The moon is waning. The morning stars are Neptune, Uranus and Pluto. The evening stars are Venus, Mercury, Jupiter, Mars and Saturn.
Those born on this date are under the sign of Pisces. They include Plymouth Colony Gov. William Bradford in 1589; Scottish explorer of Africa David Livingstone in 1813; Marshal Wyatt Earp in 1848; jurist William Jennings Bryan in 1860; Chief Justice Earl Warren in 1891; "Watergate" Judge John Sirica in 1904; actor Patrick McGoohan in 1928 (age 76); author Philip Roth in 1933 (age 71); and actors Ursula Andress in 1936 (age 68), Glenn Close in 1947 (age 57), and Bruce Willis in 1955 (age 49).
On this date in history:
In 721 B.C., according to the Roman historian Ptolemy, Babylonian astronomers noted history's first recorded eclipse: an eclipse of the moon.

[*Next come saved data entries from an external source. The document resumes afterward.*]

This design comes from an exercise in tuning for small area, a short achievable clock period and few clock cycles on the open sky130 flow, not from production work.
Where RTL was checked, it was by simulation tests only, not by an equivalence proof against the original.
Power is estimated from default activity; no workload was simulated.

==> inputs of v30 <==
// png_unfilter
module png_unfilter #(
    parameter ROWBUF_BYTES = 64
) (
    input  wire       clk,
    input  wire       rst,             
    input  wire       start,
    input  wire [7:0] cfg_width,
    input  wire [7:0] cfg_height,
    input  wire [2:0] cfg_colortype,
    input  wire [4:0] cfg_bitdepth,
    input  wire       cfg_interlace,
    input  wire       in_valid,
    output wire       in_ready,
    input  wire [7:0] in_data,
    output wire       out_valid,
    input  wire       out_ready,
    output wire [7:0] out_data,
    output wire       out_last,
    output wire       busy,
    output reg        done,
    output reg        fault,
    output reg  [3:0] fault_code
);
==> flow/config.mk <==
export PLATFORM = sky130hd
export DESIGN_NAME = png_unfilter
export DESIGN_NICKNAME = png_unfilter
export VERILOG_FILES = /design/flow/design.v
export SDC_FILE = /design/flow/constraint.sdc
export NUM_CORES = 4
export LEC_CHECK = 0
export CAP_MARGIN = 20
export CORE_MARGIN = 2
export CORE_UTILIZATION = 40
export PLACE_DENSITY = 0.6
export SLEW_MARGIN = 20
==> flow/constraint.sdc <==
create_clock -name core_clock -period 12.5 [get_ports {clk}]
set_input_delay 2.5000 -clock core_clock [delete_from_list [all_inputs] [get_ports {clk}]]
set_output_delay 2.5000 -clock core_clock [all_outputs]
set_load 0.01 [all_outputs]
standard.sh (not shown) runs the stock make flow with config.mk's settings and CLKGATE_MAP_FILE= SYNTH_SCRIPT=/design/flow/synth_recipe.tcl, a recipe that flattens the netlist after the stock synthesis.
==> flow/flow/run.sh <==
#!/bin/bash
set -e
export SETUP_SLACK_MARGIN=8.5
bash standard.sh > standard.log 2>&1
==> v4: changes against v30 <==
==> flow/run.sh (new file) <==
#!/bin/bash
# synth_recipe.tcl (not shown) runs the flow's synth.tcl, then flattens the netlist and writes it again
# the make line also repeats each setting of config.mk as NAME=value (left out here)
make -C /OpenROAD-flow-scripts/flow DESIGN_CONFIG=/design/flow/config.mk WORK_HOME=/design/flow/orfs CLKGATE_MAP_FILE= SYNTH_SCRIPT=/design/flow/synth_recipe.tcl finish
removed: flow/flow/run.sh
removed: flow/standard.sh
==> v34: changes against v30 <==
--- a/flow/design.v
+++ b/flow/design.v
@@ -30,13 +30,15 @@
     reg [7:0] W, H;
     reg       il;
     reg [8:0] cls;                  
     reg [5:0] bsel;                 
     reg [3:0] bppv;                 
     reg [6:0] mask;                 
-    reg [2:0] cur;                  
+    reg [2:0] np;                   
+    reg       hn;                   
+    reg       ok_r;                 
     reg [6:0] Rr;                   
     reg [7:0] phr;                  
     reg [6:0] idx1;                 
     reg [7:0] row1;                 
     reg       first_row;
     reg       expf;                 
@@ -59,41 +61,41 @@
     assign cls_in[3] = ct_g && d_c8;
     assign cls_in[4] = ((cfg_colortype == 3'd0) && d_c16) || ((cfg_colortype == 3'd4) && d_c8);
     assign cls_in[5] = (cfg_colortype == 3'd2) && d_c8;
     assign cls_in[6] = ((cfg_colortype == 3'd4) && d_c16) || ((cfg_colortype == 3'd6) && d_c8);
     assign cls_in[7] = (cfg_colortype == 3'd2) && d_c16;
     assign cls_in[8] = (cfg_colortype == 3'd6) && d_c16;
-    wire fits = cls[0] | cls[1] |
-                (cls[2] & (W <= 8'd128)) | (cls[3] & (W <= 8'd64)) |
-                (cls[4] & (W <= 8'd32))  | (cls[5] & (W <= 8'd21)) |
-                (cls[6] & (W <= 8'd16))  | (cls[7] & (W <= 8'd10)) |
-                (cls[8] & (W <= 8'd8));
-    wire cfg_ok = (|cls) && (W != 8'd0) && (H != 8'd0) && fits;
-    wire [6:0] mask_c = il ? {(W > 8'd0) && (H > 8'd1),
-                              (W > 8'd1) && (H > 8'd0),
-                              (W > 8'd0) && (H > 8'd2),
-                              (W > 8'd2) && (H > 8'd0),
-                              (W > 8'd0) && (H > 8'd4),
-                              (W > 8'd4) && (H > 8'd0),
+    wire w_ok = cls_in[0] | cls_in[1] |
+                (cls_in[2] & (cfg_width <= 8'd128)) | (cls_in[3] & (cfg_width <= 8'd64)) |
+                (cls_in[4] & (cfg_width <= 8'd32))  | (cls_in[5] & (cfg_width <= 8'd21)) |
+                (cls_in[6] & (cfg_width <= 8'd16))  | (cls_in[7] & (cfg_width <= 8'd10)) |
+                (cls_in[8] & (cfg_width <= 8'd8));
+    wire ok_in = w_ok && (cfg_width != 8'd0) && (cfg_height != 8'd0);
+    wire [6:0] mask_in = cfg_interlace ?
+                             {(cfg_width > 8'd0) && (cfg_height > 8'd1),
+                              (cfg_width > 8'd1) && (cfg_height > 8'd0),
+                              (cfg_width > 8'd0) && (cfg_height > 8'd2),
+                              (cfg_width > 8'd2) && (cfg_height > 8'd0),
+                              (cfg_width > 8'd0) && (cfg_height > 8'd4),
+                              (cfg_width > 8'd4) && (cfg_height > 8'd0),
                               1'b1}
                            : 7'b0000001;
-    wire [6:0] cand = mask & ~((7'd2 << cur) - 7'd1);
-    wire       has_next = |cand;
+    wire [6:0] cand = mask & ~((7'd2 << np) - 7'd1);
     reg  [2:0] nxt;
     always @(*) begin
         casez (cand)
             7'b??????1: nxt = 3'd0;
             7'b?????10: nxt = 3'd1;
             7'b????100: nxt = 3'd2;
             7'b???1000: nxt = 3'd3;
             7'b??10000: nxt = 3'd4;
             7'b?100000: nxt = 3'd5;
             default:    nxt = 3'd6;
         endcase
     end
-    wire [2:0] gp = st_check ? 3'd0 : nxt;
+    wire [2:0] gp = np;
     reg  [2:0] kx, ky;
     reg  [1:0] sx, sy;
     always @(*) begin
         if (!il) begin
             kx = 3'd0; sx = 2'd0; ky = 3'd0; sy = 2'd0;
         end else begin
@@ -140,19 +142,20 @@
     wire fire    = in_valid & inr;
     wire fire_f  = fire & expf;
     wire fire_d  = fire & ~expf;
     wire bad_in  = (in_data > 8'd4);
     wire last_in_row = (idx1 == Rr);
     wire last_row    = (row1 == phr);
-    wire final_d = fire_d & last_in_row & last_row & ~has_next;
+    wire final_d = fire_d & last_in_row & last_row & ~hn;
     wire stop    = final_d | (fire_f & bad_in);
     wire pop = v0 & out_ready;
-    wire [2:0] cnt = {2'b00, v0} + {2'b00, v1} + {2'b00, v2};
-    wire [2:0] cnt_n = cnt + {2'b00, Lv} - {2'b00, pop};
-    wire space_ok = (cnt_n + {2'b00, fire_d}) <= 3'd2;
-    wire drained  = ~Lv & (cnt_n == 3'd0);
+    wire v0_n = Lv | v1 | (v0 & ~pop);
+    wire v1_n = Lv ? (v1 | (v0 & ~pop)) : (v2 | (v1 & ~pop));
+    wire v2_n = Lv ? (v2 | (v1 & ~pop)) : (v2 & ~pop);
+    wire space_ok = ~v1_n | (~v2_n & ~fire_d);
+    wire drained  = ~v0_n;
     always @(posedge clk) begin
         if (rst) begin
             busy_r     <= 1'b0;
             st_check   <= 1'b0;
             st_run     <= 1'b0;
             st_drain   <= 1'b0;
@@ -170,13 +173,13 @@
                     done       <= 1'b0;
                     fault      <= 1'b0;
                     fault_code <= 4'd0;
                     bad        <= 1'b0;
                 end
             end else if (st_check) begin
-                if (!cfg_ok) begin
+                if (!ok_r) begin
                     busy_r     <= 1'b0;
                     fault      <= 1'b1;
                     fault_code <= FC_UNSUPPORTED;
                 end else begin
                     st_run <= 1'b1;
                     inr    <= 1'b1;
@@ -206,12 +209,15 @@
     always @(posedge clk) begin
         if (!busy_r && start) begin
             W    <= cfg_width;
             H    <= cfg_height;
             il   <= cfg_interlace;
             cls  <= cls_in;
+            ok_r <= ok_in;
+            mask <= mask_in;
+            np   <= 3'd0;
             bsel <= {cls_in[8], cls_in[7], cls_in[6], cls_in[5], cls_in[4],
                      cls_in[0] | cls_in[1] | cls_in[2] | cls_in[3]};
             bppv <= cls_in[8] ? 4'd8 : cls_in[7] ? 4'd6 : cls_in[6] ? 4'd4 :
                     cls_in[5] ? 4'd3 : cls_in[4] ? 4'd2 : 4'd1;
         end
         Gn_R  <= geomR;
@@ -241,14 +247,14 @@
                 m = n[4:0];
                 byp[5] <= 1'b1;
             end
             byp[4:0] <= ~m;
         end
         if (st_check) begin
-            mask      <= mask_c;
-            cur       <= 3'd0;
+            np        <= nxt;
+            hn        <= |cand;
             Rr        <= geomR;
             phr       <= ph;
             idx1      <= 7'd1;
             row1      <= 8'd1;
             first_row <= 1'b1;
             expf      <= 1'b1;
@@ -259,13 +265,14 @@
             end
             if (fire_d) begin
                 if (last_in_row) begin
                     idx1 <= 7'd1;
                     expf <= 1'b1;
                     if (last_row) begin
-                        cur       <= nxt;
+                        np        <= nxt;
+                        hn        <= |cand;
                         Rr        <= Gn_R;
                         phr       <= Gn_ph;
                         row1      <= 8'd1;
                         first_row <= 1'b1;
                     end else begin
                         row1      <= row1 + 8'd1;
@@ -297,43 +304,45 @@
                         ({8{bsel[3]}} & Hb[3]) | ({8{bsel[4]}} & Hb[5]) | ({8{bsel[5]}} & Hb[7]);
     reg  [7:0] bL, cL, in_d;
     wire [7:0] h_prev = ({8{bsel[0]}} & bL)    | ({8{bsel[1]}} & Hb[0]) | ({8{bsel[2]}} & Hb[1]) |
                         ({8{bsel[3]}} & Hb[2]) | ({8{bsel[4]}} & Hb[4]) | ({8{bsel[5]}} & Hb[6]);
     wire [7:0] c_i = ge ? (Lv ? h_prev : h_now) : 8'd0;
     wire        sgn = (b_i < c_i);
-    wire signed [10:0] t  = $signed({3'b000, c_i}) + $signed({2'b00, c_i, 1'b0}) -
-                            $signed({2'b00, b_i, 1'b0});
-    wire signed [10:0] w  = $signed({3'b000, c_i}) + $signed({2'b00, c_i, 1'b0}) -
-                            $signed({3'b000, b_i}) + $signed({10'd0, ~sgn});
-    wire signed [10:0] wq = w >>> 1;
-    wire        ten = sgn ? (t <= 11'sd255) : (t >= 11'sd0);
-    wire        wal = sgn ? (wq >= 11'sd255) : (wq <= 11'sd0);
-    reg        aokL, lastL, sgnL, tenL, walL;
-    reg  [7:0] t8L, w8L;
+    wire [10:0] c3  = {3'b000, c_i} + {2'b00, c_i, 1'b0};
+    wire [10:0] t   = c3 - {2'b00, b_i, 1'b0};
+    wire [10:0] w   = c3 - {3'b000, b_i};
+    reg        aokL, lastL, sgnL;
+    reg [10:0] tL, wL;
     always @(posedge clk) begin
         in_d  <= in_data;
         bL    <= b_i;
         cL    <= c_i;
         aokL  <= ge;
         lastL <= last_in_row;
         sgnL  <= sgn;
-        tenL  <= ten;
-        walL  <= wal;
-        t8L   <= t[7:0];
-        w8L   <= wq[7:0];
+        tL    <= t;
+        wL    <= w;
     end
     wire [7:0] a_t = ({8{bsel[0]}} & S[0]) | ({8{bsel[1]}} & S[1]) | ({8{bsel[2]}} & S[2]) |
                      ({8{bsel[3]}} & S[3]) | ({8{bsel[4]}} & S[5]) | ({8{bsel[5]}} & S[7]);
     wire [7:0] a   = aokL ? a_t : 8'd0;
     wire [7:0] ra = in_d + a;
     wire [7:0] rb = in_d + bL;
     wire [7:0] rc = in_d + cL;
     wire [9:0] savg = {2'b00, a} + {2'b00, bL} + {1'b0, in_d, 1'b0};
     wire [7:0] ravg = savg[8:1];
-    wire pickA = sgnL ? ((a <= bL) | (tenL & (a >= t8L))) : ((a >= bL) | (tenL & (a <= t8L)));
-    wire pickB = walL | (sgnL ? (a <= w8L) : (a >= w8L));
+    wire t_neg = tL[10];
+    wire t_big = ~tL[10] & (|tL[9:8]);
+    wire a_ge_t = t_neg | (~t_big & (a >= tL[7:0]));
+    wire a_le_t = ~t_neg & (t_big | (a <= tL[7:0]));
+    wire w_neg = wL[10];
+    wire w_big = ~wL[10] & wL[9];
+    wire a2_ge_w = w_neg | (~w_big & ({a, 1'b0} >= wL[8:0]));
+    wire a2_le_w = ~w_neg & (w_big | ({a, 1'b0} <= wL[8:0]));
+    wire pickA = sgnL ? ((a <= bL) | a_ge_t) : ((a >= bL) | a_le_t);
+    wire pickB = sgnL ? a2_le_w : a2_ge_w;
     wire [7:0] paeth = pickA ? ra : (pickB ? rb : rc);
     reg [7:0] recon;
     always @(*) begin
         case (filt)
             3'd1:    recon = ra;
             3'd2:    recon = rb;
@@ -392,12 +401,12 @@
             Lv <= 1'b0;
             v0 <= 1'b0;
             v1 <= 1'b0;
             v2 <= 1'b0;
         end else begin
             Lv <= fire_d;
-            v0 <= (cnt_n >= 3'd1);
-            v1 <= (cnt_n >= 3'd2);
-            v2 <= (cnt_n >= 3'd3);
+            v0 <= v0_n;
+            v1 <= v1_n;
+            v2 <= v2_n;
         end
     end
 endmodule
==> flow/run.sh (new file) <==
#!/bin/bash
# synth_recipe.tcl (not shown) runs the flow's synth.tcl, then flattens the netlist and writes it again
# the make line also repeats each setting of config.mk as NAME=value (left out here)
make -C /OpenROAD-flow-scripts/flow DESIGN_CONFIG=/design/flow/config.mk WORK_HOME=/design/flow/orfs CLKGATE_MAP_FILE= SYNTH_SCRIPT=/design/flow/synth_recipe.tcl finish
removed: flow/flow/run.sh
removed: flow/standard.sh
==> comparison table <==
metric                                                                                 v4                     v30                       v34
Run status                                               no timing/DRC/antenna violations  no timing/DRC/antenna violations  no timing/DRC/antenna violations
Number of detailed-routing iterations run before antenna repair                         8                       6                         6
Grt met2 use                                                                        0.255                   0.258                     0.250
Cell at the slowest stage of the critical path                   sky130_fd_sc_hd__o21ai_1  sky130_fd_sc_hd__or4_4  sky130_fd_sc_hd__o21ai_0
Non-clock buffer total of the final layout                                             79                     214                        69
Total non-filler cell area in the finished layout                             37200 sq um             40300 sq um               37200 sq um
P_int                                                                             4500 uW                 4670 uW                   4780 uW
GRT met1 Usage                                                                      0.240                   0.232                     0.229
Diodes inserted                                                                         0                       1                         0
Leak Pwr                                                                        0.0131 uW               0.0142 uW                 0.0130 uW
Final worst-path cycle share                                                        0.595                   0.432                     0.488
Combinational gate power                                                           659 uW                  950 uW                   1170 uW
Uppermost signal routing layer after detailed routing                                met4                    met4                      met5
Testbench counts of v30, summed over its fixed seeds: cycles 111,622.
Testbench counts of v4, summed over its fixed seeds: cycles 111,622.
Testbench counts of v34, summed over its fixed seeds: cycles 111,622.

In 1916, the first U.S. air combat mission in history saw eight Curtiss "Jenny" planes of the First Aero Squadron take off from Columbus, N.M., to aid troops that had invaded Mexico in pursuit of the bandit Pancho Villa.
In 1918, Congress passed the Standard Time Act, which authorized the Interstate Commerce Commission to establish standard time zones in the United States.
In 1920, the Treaty of Versailles, establishing the League of Nations, was rejected by the U.S. Senate.
In 1931, in an effort to ease the hard times of the Great Depression, the Nevada state legislature voted to legalist gambling.
In 1942, with World War II under way, all men in the United States between the ages of 45 and 64, about 13 million, were ordered to register with the draft boards for non-military duty.
In 1953, legendary filmmaker Cecil B. DeMille won the only Academy Award of his career when "The Greatest Show on Earth," a big budget extravaganza about circus life, won an Oscar for Best Picture of the year.
In 1987, South Carolina televangelist Jim Bakker resigned as head of the PTL Club, saying he was blackmailed after a sexual encounter with former church secretary Jessica Hahn.
In 1991, Khaleda Zia became the first woman prime minister of Bangladesh.
In 1993, Justice Byron White, the lone remaining member of the U.S. Supreme Court appointed by a Democrat, announced he would retire, opening the way for President Clinton to make his first high judicial nomination.
Also in 1993, a high school in the Los Angeles suburb of Lakewood, Calif., was rocked by the arrests of eight youths, allegedly members of a gang that raped and molested girls as part of a game.
And in 1993, federal bankruptcy judge confirmed Abraham Hirschfeld, described by his own staff as a "nut," as the buyer of the New York Post.
In 1997, a federal judge in Phoenix, Ariz., began sentencing 10 members of a paramilitary group to prison after they pleaded guilty to various counts, including conspiracy to make and possess destructive devices.
Also in 1997, President Clinton nominated acting CIA director George Tenet to head the agency.
In 2002, Israel completed its army's pullout of the West Bank by leaving Bethlehem, one day after Israeli Prime Minister Arial Sharon met with U.S. Vice President Dick Cheney. The following day a suicide bomber killed seven Israelis on a bus.
In 2003, The U.S.-led military offensive aimed at removing Saddam Hussein from power invaded Iraq with a nighttime assault of about 40 Tomahawk cruise missiles fired at Baghdad.
Also in 2003, the U.S. Senate rejected a proposal supported by the Bush administration to allow drilling for oil in the Alaska National Wildlife Refuge.
A thought for the day: William Jennings Bryan said, "Destiny is not a matter of chance, it is a matter of choice; it is not a thing to be waited for, it is a thing to be achieved."